ループ本体がパニックになった場合はどうなりますか? またはイテレータ関数がパニックになった場合はどうなりますか?

遅延呼び出しは、通常のreturnの場合と同じ順序でパニックに対しても実行されます。まずイテレータによって遅延された呼び出し、次にループ本体によって遅延され、外側の関数にアタッチされた呼び出しです。通常のreturnとパニックで遅延呼び出しが異なる順序で実行された場合、非常に驚くべきことでしょう。

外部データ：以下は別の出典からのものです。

$ cat src/rtl/emac_netctl_reg.sv
module emac_netctl_reg (
  input  logic       clk,
  input  logic       rst_n,
  input  logic       soft_rst,
  input  logic       wr_en,
  input  logic [7:0] wr_data,
  output logic [7:0] rd_data,
  input  logic       wait_mode,
  input  logic       tx_active,
  input  logic       mgmt_busy,
  output logic       rx_enable,
  output logic       tx_enable,
  output logic       mgmt_enable,
  output logic       ext_phy_sel,
  output logic       int_phy_sel,
  output logic       loopback,
  output logic       full_duplex,
  output logic       drop_rx,
  output logic       clear_pause,
  output logic       proto_err
);
  localparam int B_EN = 7, B_WD = 5, B_XP = 4, B_LB = 3, B_FD = 1;

  logic mac_on, wait_off, xphy, lpbk, fdx;
  logic xphy_lock, mac_on_q, gated_q, err_q;

  logic gated, xphy_chg, en_chg, lb_chg;
  assign gated    = wait_off & wait_mode;
  assign en_chg   = wr_data[B_EN] != mac_on;
  assign lb_chg   = wr_data[B_LB] != lpbk;
  assign xphy_chg = !xphy_lock && (wr_data[B_XP] != xphy);

  always_ff @(posedge clk or negedge rst_n) begin
    if (!rst_n) begin
      mac_on <= 1'b0; wait_off <= 1'b0; xphy <= 1'b0; lpbk <= 1'b0; fdx <= 1'b0;
      xphy_lock <= 1'b0; mac_on_q <= 1'b0; gated_q <= 1'b0; err_q <= 1'b0;
    end else if (soft_rst) begin
      mac_on <= 1'b0; wait_off <= 1'b0; xphy <= 1'b0; lpbk <= 1'b0; fdx <= 1'b0;
      xphy_lock <= 1'b0; mac_on_q <= 1'b0; gated_q <= 1'b0; err_q <= 1'b0;
    end else begin
      mac_on_q <= mac_on;
      gated_q  <= gated;
      err_q    <= wr_en && ((en_chg && tx_active) ||
                            (xphy_chg && (mac_on || mgmt_busy)) ||
                            (wr_data[B_EN] && !mac_on && (lb_chg || xphy_chg)));
      if (wr_en) begin
        mac_on    <= wr_data[B_EN];
        wait_off  <= wr_data[B_WD];
        lpbk      <= wr_data[B_LB];
        fdx       <= wr_data[B_FD];
        xphy_lock <= 1'b1;
        if (!xphy_lock) xphy <= wr_data[B_XP];
      end
    end
  end

  assign rd_data     = {mac_on, 1'b0, wait_off, xphy, lpbk, 1'b0, fdx, 1'b0};
  assign rx_enable   = mac_on & ~gated;
  assign tx_enable   = mac_on & ~gated;
  assign mgmt_enable = ~gated;
  assign ext_phy_sel = xphy;
  assign int_phy_sel = ~xphy;
  assign loopback    = lpbk;
  assign full_duplex = fdx;
  assign drop_rx     = (mac_on_q & ~mac_on) | (gated & ~gated_q);
  assign clear_pause = drop_rx;
  assign proto_err   = err_q;


  soft_reset_clears_chk: assert property (@(posedge clk) disable iff (!rst_n)
    soft_rst |=> (rd_data == 8'h00));

  xphy_locked_chk: assert property (@(posedge clk) disable iff (!rst_n)
    (xphy_lock && !soft_rst) |=> $stable(ext_phy_sel));

  disable_pulse_chk: assert property (@(posedge clk) disable iff (!rst_n)
    (wr_en && !soft_rst && rd_data[B_EN] && !wr_data[B_EN]) |=> (drop_rx && clear_pause));

  wait_entry_pulse_chk: assert property (@(posedge clk) disable iff (!rst_n)
    (rd_data[B_WD] && $rose(wait_mode) && $stable(rd_data)) |-> clear_pause);

  mgmt_free_chk: assert property (@(posedge clk) disable iff (!rst_n)
    !wait_mode |-> mgmt_enable);

  tx_active_violation_chk: assert property (@(posedge clk) disable iff (!rst_n)
    (wr_en && !soft_rst && tx_active && (wr_data[B_EN] != rd_data[B_EN])) |=> proto_err);
endmodule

ここでも、イテレータを独自のゴルーチンで実行することに例えることができます。ループが開始する前にメイン関数がイテレータのクリーンアップを遅延させた場合、ループ本体でのパニックは遅延されたクリーンアップ呼び出しを実行し、それがイテレータに切り替わり、その遅延呼び出しを実行し、その後メインゴルーチンでのパニックを続行するために戻ります。これは、余分なゴルーチンがなくても、通常のイテレータで遅延呼び出しが実行されるのと同じ順序です。

これらのdeferとpanicのセマンティクスに関するより詳細な根拠については、こちらのコメントを参照してください。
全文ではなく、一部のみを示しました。